===== src/link_frame_deframer_core_assert.svh =====
// Assertion macros shared by the deframer RTL.
// Depends on a clock named clk and an active-low reset named rst_n in scope.
`ifndef LINK_FRAME_DEFRAMER_CORE_ASSERT_SVH
`define LINK_FRAME_DEFRAMER_CORE_ASSERT_SVH

// Same-cycle implication, disabled during reset.
`define LFD_ASSERT_NOW(lbl, ante, cons, msg) \
  lbl: assert property (@(posedge clk) disable iff (!rst_n) (ante) |-> (cons)) \
    else $error(msg);

// Next-cycle implication, disabled during reset.
`define LFD_ASSERT_NEXT(lbl, ante, cons, msg) \
  lbl: assert property (@(posedge clk) disable iff (!rst_n) (ante) |=> (cons)) \
    else $error(msg);

`endif


===== src/lfd_pkg.sv =====
// Package for the link frame deframer: status codes, register indexes,
// frame layout constants, burst read record and the CRC16-CCITT byte update.
`default_nettype none

package lfd_pkg;

  localparam int MAX_PAYLOAD_DEF = 64;

  localparam int POS_W = 7;
  localparam int IDX_W = 6;
  localparam int LEN_W = 7;

  localparam logic [1:0] ST_TAKEN   = 2'd0;
  localparam logic [1:0] ST_INVALID = 2'd1;
  localparam logic [1:0] ST_FRAME   = 2'd2;

  localparam logic [1:0] CFG_SYNC_FIRST  = 2'd0;
  localparam logic [1:0] CFG_SYNC_SECOND = 2'd1;
  localparam logic [1:0] CFG_VERSION     = 2'd2;

  localparam logic [7:0] SYNC_FIRST_RST  = 8'hAA;
  localparam logic [7:0] SYNC_SECOND_RST = 8'h55;
  localparam logic [7:0] VERSION_RST     = 8'h01;

  localparam logic [POS_W-1:0] P_HUNT    = 7'd0;
  localparam logic [POS_W-1:0] P_SYNC2   = 7'd1;
  localparam logic [POS_W-1:0] P_VERSION = 7'd2;
  localparam logic [POS_W-1:0] P_TYPE    = 7'd3;
  localparam logic [POS_W-1:0] P_LEN_LO  = 7'd4;
  localparam logic [POS_W-1:0] P_LEN_HI  = 7'd5;
  localparam logic [POS_W-1:0] P_SEQ_LO  = 7'd6;
  localparam logic [POS_W-1:0] P_SEQ_HI  = 7'd7;
  localparam logic [POS_W-1:0] P_TS_0    = 7'd8;
  localparam logic [POS_W-1:0] P_TS_1    = 7'd9;
  localparam logic [POS_W-1:0] P_TS_2    = 7'd10;
  localparam logic [POS_W-1:0] P_TS_3    = 7'd11;
  localparam logic [POS_W-1:0] HDR_END   = 7'd12;
  localparam logic [POS_W-1:0] CRC_BYTES = 7'd2;

  localparam logic [15:0] CRC_INIT = 16'hFFFF;
  localparam logic [15:0] CRC_POLY = 16'h1021;

  typedef struct packed {
    logic             valid;
    logic [7:0]       data;
    logic [IDX_W-1:0] index;
    logic             last;
  } lfd_rd_t;

  function automatic logic [15:0] crc16_byte(input logic [15:0] crc, input logic [7:0] b);
    logic [15:0] c;
    c = crc ^ {b, 8'h00};
    for (int k = 0; k < 8; k++) begin
      if (c[15]) begin
        c = {c[14:0], 1'b0} ^ CRC_POLY;
      end else begin
        c = {c[14:0], 1'b0};
      end
    end
    return c;
  endfunction

endpackage

`default_nettype wire


===== src/lfd_payload_buf.sv =====
// Payload buffer of the deframer: one-port-write, one-port-read memory with a
// registered read, plus the sequencer that streams a completed payload out.
// Depends on lfd_pkg.
`default_nettype none

module lfd_payload_buf
  import lfd_pkg::*;
#(
  parameter int MAX_PAYLOAD = MAX_PAYLOAD_DEF,
  parameter int ADDR_W      = (MAX_PAYLOAD > 1) ? $clog2(MAX_PAYLOAD) : 1
) (
  input  wire logic              clk,
  input  wire logic              rst_n,
  input  wire logic              wr_en,
  input  wire logic [ADDR_W-1:0] wr_addr,
  input  wire logic [7:0]        wr_data,
  input  wire logic              start,
  input  wire logic [LEN_W-1:0]  start_len,
  input  wire logic              take,
  output logic                   busy,
  output lfd_rd_t                rd
);

  logic [7:0]       mem [MAX_PAYLOAD];
  logic [7:0]       rdata_r;
  logic             busy_r, busy_nxt;
  logic [LEN_W-1:0] len_r;
  logic [LEN_W-1:0] rd_idx_r, rd_idx_nxt;
  logic             dv_r, dv_nxt;
  logic [IDX_W-1:0] dv_idx_r;
  logic             rd_en;
  logic             adv;
  logic             dv_last;

  assign dv_last = ({1'b0, dv_idx_r} + 7'd1) == len_r;
  assign adv     = dv_r && take;
  assign rd_en   = busy_r && (rd_idx_r < len_r) && (!dv_r || adv);

  always_comb begin
    busy_nxt   = busy_r;
    rd_idx_nxt = rd_idx_r;
    dv_nxt     = dv_r;
    if (start) begin
      busy_nxt   = 1'b1;
      rd_idx_nxt = '0;
      dv_nxt     = 1'b0;
    end else begin
      if (rd_en) begin
        rd_idx_nxt = rd_idx_r + 7'd1;
        dv_nxt     = 1'b1;
      end else if (adv) begin
        dv_nxt = 1'b0;
      end
      if (adv && dv_last) begin
        busy_nxt = 1'b0;
      end
    end
  end

  always_ff @(posedge clk) begin
    if (!rst_n) begin
      busy_r   <= 1'b0;
      rd_idx_r <= '0;
      dv_r     <= 1'b0;
    end else begin
      busy_r   <= busy_nxt;
      rd_idx_r <= rd_idx_nxt;
      dv_r     <= dv_nxt;
    end
  end

  always_ff @(posedge clk) begin
    if (start) begin
      len_r <= start_len;
    end
    if (rd_en) begin
      dv_idx_r <= rd_idx_r[IDX_W-1:0];
    end
  end

  always_ff @(posedge clk) begin
    if (wr_en) begin
      mem[wr_addr] <= wr_data;
    end
    if (rd_en) begin
      rdata_r <= mem[rd_idx_r[ADDR_W-1:0]];
    end
  end

  assign busy     = busy_r;
  assign rd.valid = dv_r;
  assign rd.data  = rdata_r;
  assign rd.index = dv_idx_r;
  assign rd.last  = dv_last;

endmodule

`default_nettype wire


===== src/link_frame_deframer_core.sv =====
// Top level of the link frame deframer: sync hunt, header capture, CRC check
// and result output register. Depends on lfd_pkg, lfd_payload_buf and the
// assertion macro header.
`default_nettype none

// Takes one received byte per transaction and gives one result per byte, except
// on a good frame with a payload of n bytes, which gives n results. While
// hunting, collecting the header and collecting the payload a byte is taken
// every cycle as long as results are taken. After the byte that completes a
// non-empty frame the input stalls while the payload is streamed out of the
// payload memory behind its registered read, one byte per cycle as long as
// results are taken. The payload memory needs no clearing after reset.
module link_frame_deframer_core
  import lfd_pkg::*;
#(
  parameter int MAX_PAYLOAD = MAX_PAYLOAD_DEF
) (
  input  wire logic              clk,
  input  wire logic              rst_n,
  input  wire logic              cfg_we,
  input  wire logic [1:0]        cfg_index,
  input  wire logic [7:0]        cfg_wdata,
  input  wire logic              in_valid,
  output logic                   in_ready,
  input  wire logic [7:0]        in_rx_byte,
  output logic                   out_valid,
  input  wire logic              out_ready,
  output logic [1:0]             out_status,
  output logic [7:0]             out_frame_type,
  output logic [LEN_W-1:0]       out_payload_len,
  output logic [15:0]            out_seq_number,
  output logic [31:0]            out_time_stamp,
  output logic [7:0]             out_payload_byte,
  output logic [IDX_W-1:0]       out_payload_index,
  output logic                   out_payload_valid,
  output logic                   out_last
);

  localparam int ADDR_W = (MAX_PAYLOAD > 1) ? $clog2(MAX_PAYLOAD) : 1;

  logic [7:0]       sync_first_r, sync_second_r, version_cfg_r;
  logic [POS_W-1:0] pos_r, pos_nxt;
  logic [POS_W-1:0] exp_r, exp_nxt;
  logic [7:0]       ver_r, ver_nxt;
  logic [7:0]       type_r, type_nxt;
  logic [7:0]       len_lo_r, len_lo_nxt;
  logic [LEN_W-1:0] len_r, len_nxt;
  logic [15:0]      seq_r, seq_nxt;
  logic [31:0]      ts_r, ts_nxt;
  logic [15:0]      crc_r, crc_nxt;
  logic [7:0]       crc_lo_r, crc_lo_nxt;

  logic             out_valid_r;
  logic [1:0]       out_status_r;
  logic [7:0]       out_type_r;
  logic [LEN_W-1:0] out_len_r;
  logic [15:0]      out_seq_r;
  logic [31:0]      out_ts_r;
  logic [7:0]       out_byte_r;
  logic [IDX_W-1:0] out_index_r;
  logic             out_pv_r;
  logic             out_last_r;

  logic             in_fire;
  logic             take;
  logic             burst_busy;
  lfd_rd_t          rd;
  logic             load_in;
  logic             load_burst;
  logic [1:0]       res_status;
  logic             emit_hdr;
  logic             start;
  logic             wr_en;
  logic             frame_good;
  logic [POS_W-1:0] pos_inc;
  logic [POS_W-1:0] restart_pos;
  logic [15:0]      len_full;
  logic [7:0]       pos_ext;
  logic [7:0]       pay_end;
  logic             covered;
  logic [POS_W-1:0] wr_idx;

  assign take     = !out_valid_r || out_ready;
  assign in_ready = !burst_busy && take;
  assign in_fire  = in_valid && in_ready;

  assign pos_inc     = pos_r + 7'd1;
  assign restart_pos = (in_rx_byte == sync_first_r) ? P_SYNC2 : P_HUNT;
  assign len_full    = {in_rx_byte, len_lo_r};
  assign pos_ext     = {1'b0, pos_r};
  assign pay_end     = {1'b0, HDR_END} + {1'b0, len_r};
  assign covered     = pos_ext < pay_end;
  assign wr_idx      = pos_r - HDR_END;

  always_ff @(posedge clk) begin
    if (!rst_n) begin
      sync_first_r  <= SYNC_FIRST_RST;
      sync_second_r <= SYNC_SECOND_RST;
      version_cfg_r <= VERSION_RST;
    end else if (cfg_we) begin
      unique case (cfg_index)
        CFG_SYNC_FIRST:  sync_first_r  <= cfg_wdata;
        CFG_SYNC_SECOND: sync_second_r <= cfg_wdata;
        CFG_VERSION:     version_cfg_r <= cfg_wdata;
        default: ;
      endcase
    end
  end

  always_comb begin
    pos_nxt    = pos_r;
    exp_nxt    = exp_r;
    ver_nxt    = ver_r;
    type_nxt   = type_r;
    len_lo_nxt = len_lo_r;
    len_nxt    = len_r;
    seq_nxt    = seq_r;
    ts_nxt     = ts_r;
    crc_nxt    = crc_r;
    crc_lo_nxt = crc_lo_r;
    res_status = ST_TAKEN;
    emit_hdr   = 1'b0;
    start      = 1'b0;
    wr_en      = 1'b0;
    frame_good = 1'b0;
    if (in_fire) begin
      if (pos_r == P_HUNT) begin
        if (in_rx_byte == sync_first_r) begin
          pos_nxt = P_SYNC2;
        end
      end else if (pos_r == P_SYNC2) begin
        if (in_rx_byte == sync_second_r) begin
          pos_nxt = P_VERSION;
          crc_nxt = CRC_INIT;
        end else begin
          pos_nxt = restart_pos;
          exp_nxt = '0;
        end
      end else begin
        if (covered) begin
          crc_nxt = crc16_byte(crc_r, in_rx_byte);
        end
        case (pos_r)
          P_VERSION: ver_nxt          = in_rx_byte;
          P_TYPE:    type_nxt         = in_rx_byte;
          P_LEN_LO:  len_lo_nxt       = in_rx_byte;
          P_LEN_HI:  ;
          P_SEQ_LO:  seq_nxt[7:0]     = in_rx_byte;
          P_SEQ_HI:  seq_nxt[15:8]    = in_rx_byte;
          P_TS_0:    ts_nxt[7:0]      = in_rx_byte;
          P_TS_1:    ts_nxt[15:8]     = in_rx_byte;
          P_TS_2:    ts_nxt[23:16]    = in_rx_byte;
          P_TS_3:    ts_nxt[31:24]    = in_rx_byte;
          default: begin
            if (covered) begin
              wr_en = 1'b1;
            end else if (pos_ext == pay_end) begin
              crc_lo_nxt = in_rx_byte;
            end
          end
        endcase
        pos_nxt = pos_inc;
        if (pos_r == P_LEN_HI) begin
          if (len_full > 16'(MAX_PAYLOAD)) begin
            res_status = ST_INVALID;
            pos_nxt    = restart_pos;
            exp_nxt    = '0;
          end else begin
            len_nxt = len_full[LEN_W-1:0];
            exp_nxt = HDR_END + CRC_BYTES + len_full[LEN_W-1:0];
          end
        end else if ((exp_r != '0) && (pos_inc >= exp_r)) begin
          if ((ver_r != version_cfg_r) || (crc_r != {in_rx_byte, crc_lo_r})) begin
            res_status = ST_INVALID;
            pos_nxt    = restart_pos;
            exp_nxt    = '0;
          end else begin
            frame_good = 1'b1;
            res_status = ST_FRAME;
            pos_nxt    = P_HUNT;
            exp_nxt    = '0;
            if (len_r == '0) begin
              emit_hdr = 1'b1;
            end else begin
              start = 1'b1;
            end
          end
        end
      end
    end
  end

  assign load_in    = in_fire && !start;
  assign load_burst = rd.valid && take;

  always_ff @(posedge clk) begin
    if (!rst_n) begin
      pos_r    <= P_HUNT;
      exp_r    <= '0;
      ver_r    <= '0;
      type_r   <= '0;
      len_lo_r <= '0;
      len_r    <= '0;
      seq_r    <= '0;
      ts_r     <= '0;
      crc_r    <= CRC_INIT;
      crc_lo_r <= '0;
    end else begin
      pos_r    <= pos_nxt;
      exp_r    <= exp_nxt;
      ver_r    <= ver_nxt;
      type_r   <= type_nxt;
      len_lo_r <= len_lo_nxt;
      len_r    <= len_nxt;
      seq_r    <= seq_nxt;
      ts_r     <= ts_nxt;
      crc_r    <= crc_nxt;
      crc_lo_r <= crc_lo_nxt;
    end
  end

  always_ff @(posedge clk) begin
    if (!rst_n) begin
      out_valid_r <= 1'b0;
    end else if (load_in || load_burst) begin
      out_valid_r <= 1'b1;
    end else if (out_ready) begin
      out_valid_r <= 1'b0;
    end
  end

  always_ff @(posedge clk) begin
    if (load_burst) begin
      out_status_r <= ST_FRAME;
      out_type_r   <= type_r;
      out_len_r    <= len_r;
      out_seq_r    <= seq_r;
      out_ts_r     <= ts_r;
      out_byte_r   <= rd.data;
      out_index_r  <= rd.index;
      out_pv_r     <= 1'b1;
      out_last_r   <= rd.last;
    end else if (load_in) begin
      out_status_r <= res_status;
      out_type_r   <= emit_hdr ? type_r : 8'd0;
      out_len_r    <= '0;
      out_seq_r    <= emit_hdr ? seq_r : 16'd0;
      out_ts_r     <= emit_hdr ? ts_r : 32'd0;
      out_byte_r   <= '0;
      out_index_r  <= '0;
      out_pv_r     <= 1'b0;
      out_last_r   <= 1'b1;
    end
  end

  lfd_payload_buf #(
    .MAX_PAYLOAD (MAX_PAYLOAD),
    .ADDR_W      (ADDR_W)
  ) u_buf (
    .clk       (clk),
    .rst_n     (rst_n),
    .wr_en     (wr_en),
    .wr_addr   (wr_idx[ADDR_W-1:0]),
    .wr_data   (in_rx_byte),
    .start     (start),
    .start_len (len_r),
    .take      (take),
    .busy      (burst_busy),
    .rd        (rd)
  );

  assign out_valid         = out_valid_r;
  assign out_status        = out_status_r;
  assign out_frame_type    = out_type_r;
  assign out_payload_len   = out_len_r;
  assign out_seq_number    = out_seq_r;
  assign out_time_stamp    = out_ts_r;
  assign out_payload_byte  = out_byte_r;
  assign out_payload_index = out_index_r;
  assign out_payload_valid = out_pv_r;
  assign out_last          = out_last_r;

`include "link_frame_deframer_core_assert.svh"

  `LFD_ASSERT_NOW(a_len_window, (exp_r != '0), ((pos_r >= P_SEQ_LO) && (pos_r < exp_r)), "frame position outside the known frame length")
  `LFD_ASSERT_NEXT(a_burst_start, (frame_good && (len_r != '0)), (burst_busy && !in_ready), "payload burst did not start after a good frame")
  `LFD_ASSERT_NEXT(a_burst_end, (load_burst && rd.last), (!burst_busy), "payload burst still busy after its last byte")

endmodule

`default_nettype wire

* * *

What this task involves ▸
The lines you need are those containing "that"; find them in the records and copy them.

Written answer ▸
// registered read, plus the sequencer that streams a completed payload out.
// every cycle as long as results are taken. After the byte that completes a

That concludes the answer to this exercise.